Sure, we all know Joe; but his case tells us nothing about the
probable behavior of an organization whose higher levels are 30, or 50, or
60 percent homosexual. I
do believe, with a high degree of certainty, that after a few more
appointments of the Canon John / Rev. Robinson kind, my church will cease
to be a vehicle for the teaching of Christ’s gospel, and become instead
a dating service for homosexuals. Its
ethos will no longer be Christian, it will be “gay,” like the ethos at
that Chicago seminary (and many others Michael Rose reports on).
Long-time
readers of National Review may recall Robert Conquest’s three
laws of politics, of which the second was:
“Any organization not explicitly and constitutionally right-wing
will sooner or later become left-wing.”
(Conquest actually offered the Church of England as an example of
this law in action.) I should
like to hypothesize a fourth law, which I am going to call Derbyshire’s
Law. Derbyshire’s Law Any organization that admits
frank and open homosexuals into its higher levels will sooner or later
abandon its original purpose and give itself over to propagating and
celebrating the homosexualist ethos, and to excluding heterosexuals and
denigrating heterosexuality. The
key phrase there is “frank and open.”
These things I am talking about are new in the world.

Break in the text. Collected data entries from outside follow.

This is an optimization exercise on Yosys and OpenROAD, whose aim is small area, a short achievable clock period and few clock cycles per item, not a production implementation.
In this exercise RTL edits were held to simulation tests only and were not proved equivalent to the original.

## flow/design.v (module list and top-level ports; edited modules follow where they fit)
// module fp32_mul: 86 lines
// module mul24: 983 lines
// module fp32_add: 80 lines
// module ladder4_core: 150 lines
module ladder4_core (
    input  wire        clk,
    input  wire        rst,         
    input  wire        in_valid,
    output wire        in_ready,
    input  wire [31:0] in_x,
    input  wire [31:0] b0,
    input  wire [31:0] b1,
    input  wire [31:0] a1,
    input  wire [31:0] rg,
    input  wire [31:0] wta,
    input  wire [31:0] wtb,
    input  wire [31:0] wtc,
    input  wire [31:0] wtd,
    input  wire [31:0] wte,
    output reg         out_valid,
    output wire [31:0] out_y
);
  // ...
==> flow/flow/run.sh <==
#!/bin/bash
set -euo pipefail
MARGIN=$(cat flow/margin.txt)
bash standard.sh SETUP_SLACK_MARGIN=$MARGIN finish > standard.log 2>&1
==> flow/flow/margin.txt <==
21.5
==> flow/standard.sh <==
#!/bin/bash
# synth_recipe.tcl (not shown) runs the flow's synth.tcl, then flattens the netlist and writes it again
# the make line also repeats each setting of config.mk as NAME=value (left out here)
make -C /OpenROAD-flow-scripts/flow DESIGN_CONFIG=/design/flow/config.mk WORK_HOME=/design/flow/orfs CLKGATE_MAP_FILE= SYNTH_SCRIPT=/design/flow/synth_recipe.tcl "${@:-finish}"
==> flow/config.mk <==
export PLATFORM = sky130hd
export DESIGN_NAME = ladder4_core
export DESIGN_NICKNAME = ladder4_core
export VERILOG_FILES = /design/flow/design.v
export SDC_FILE = /design/flow/constraint.sdc
export NUM_CORES = 4
export LEC_CHECK = 0
export ABC_AREA = 1
export CAP_MARGIN = 20
export CORE_MARGIN = 2
export CORE_UTILIZATION = 40
export SLEW_MARGIN = 20
==> flow/constraint.sdc <==
create_clock -name core_clock -period 30.0 [get_ports {clk}]
set_input_delay 6.0000 -clock core_clock [delete_from_list [all_inputs] [get_ports {clk}]]
set_output_delay 6.0000 -clock core_clock [all_outputs]
set_load 0.01 [all_outputs]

Catholic seminaries of fifty years ago were not, to judge at any
rate from the novels of J.F. Powers, plagued with the kinds of issues
detailed in Michael Rose’s book, though there must have been lots of
homosexuals in them. In
this sense, the problem is not homosexuals or homosexuality.
I am sure that God loves homosexuals and has a purpose for them.
(I even think that their prowess in the “caring professions”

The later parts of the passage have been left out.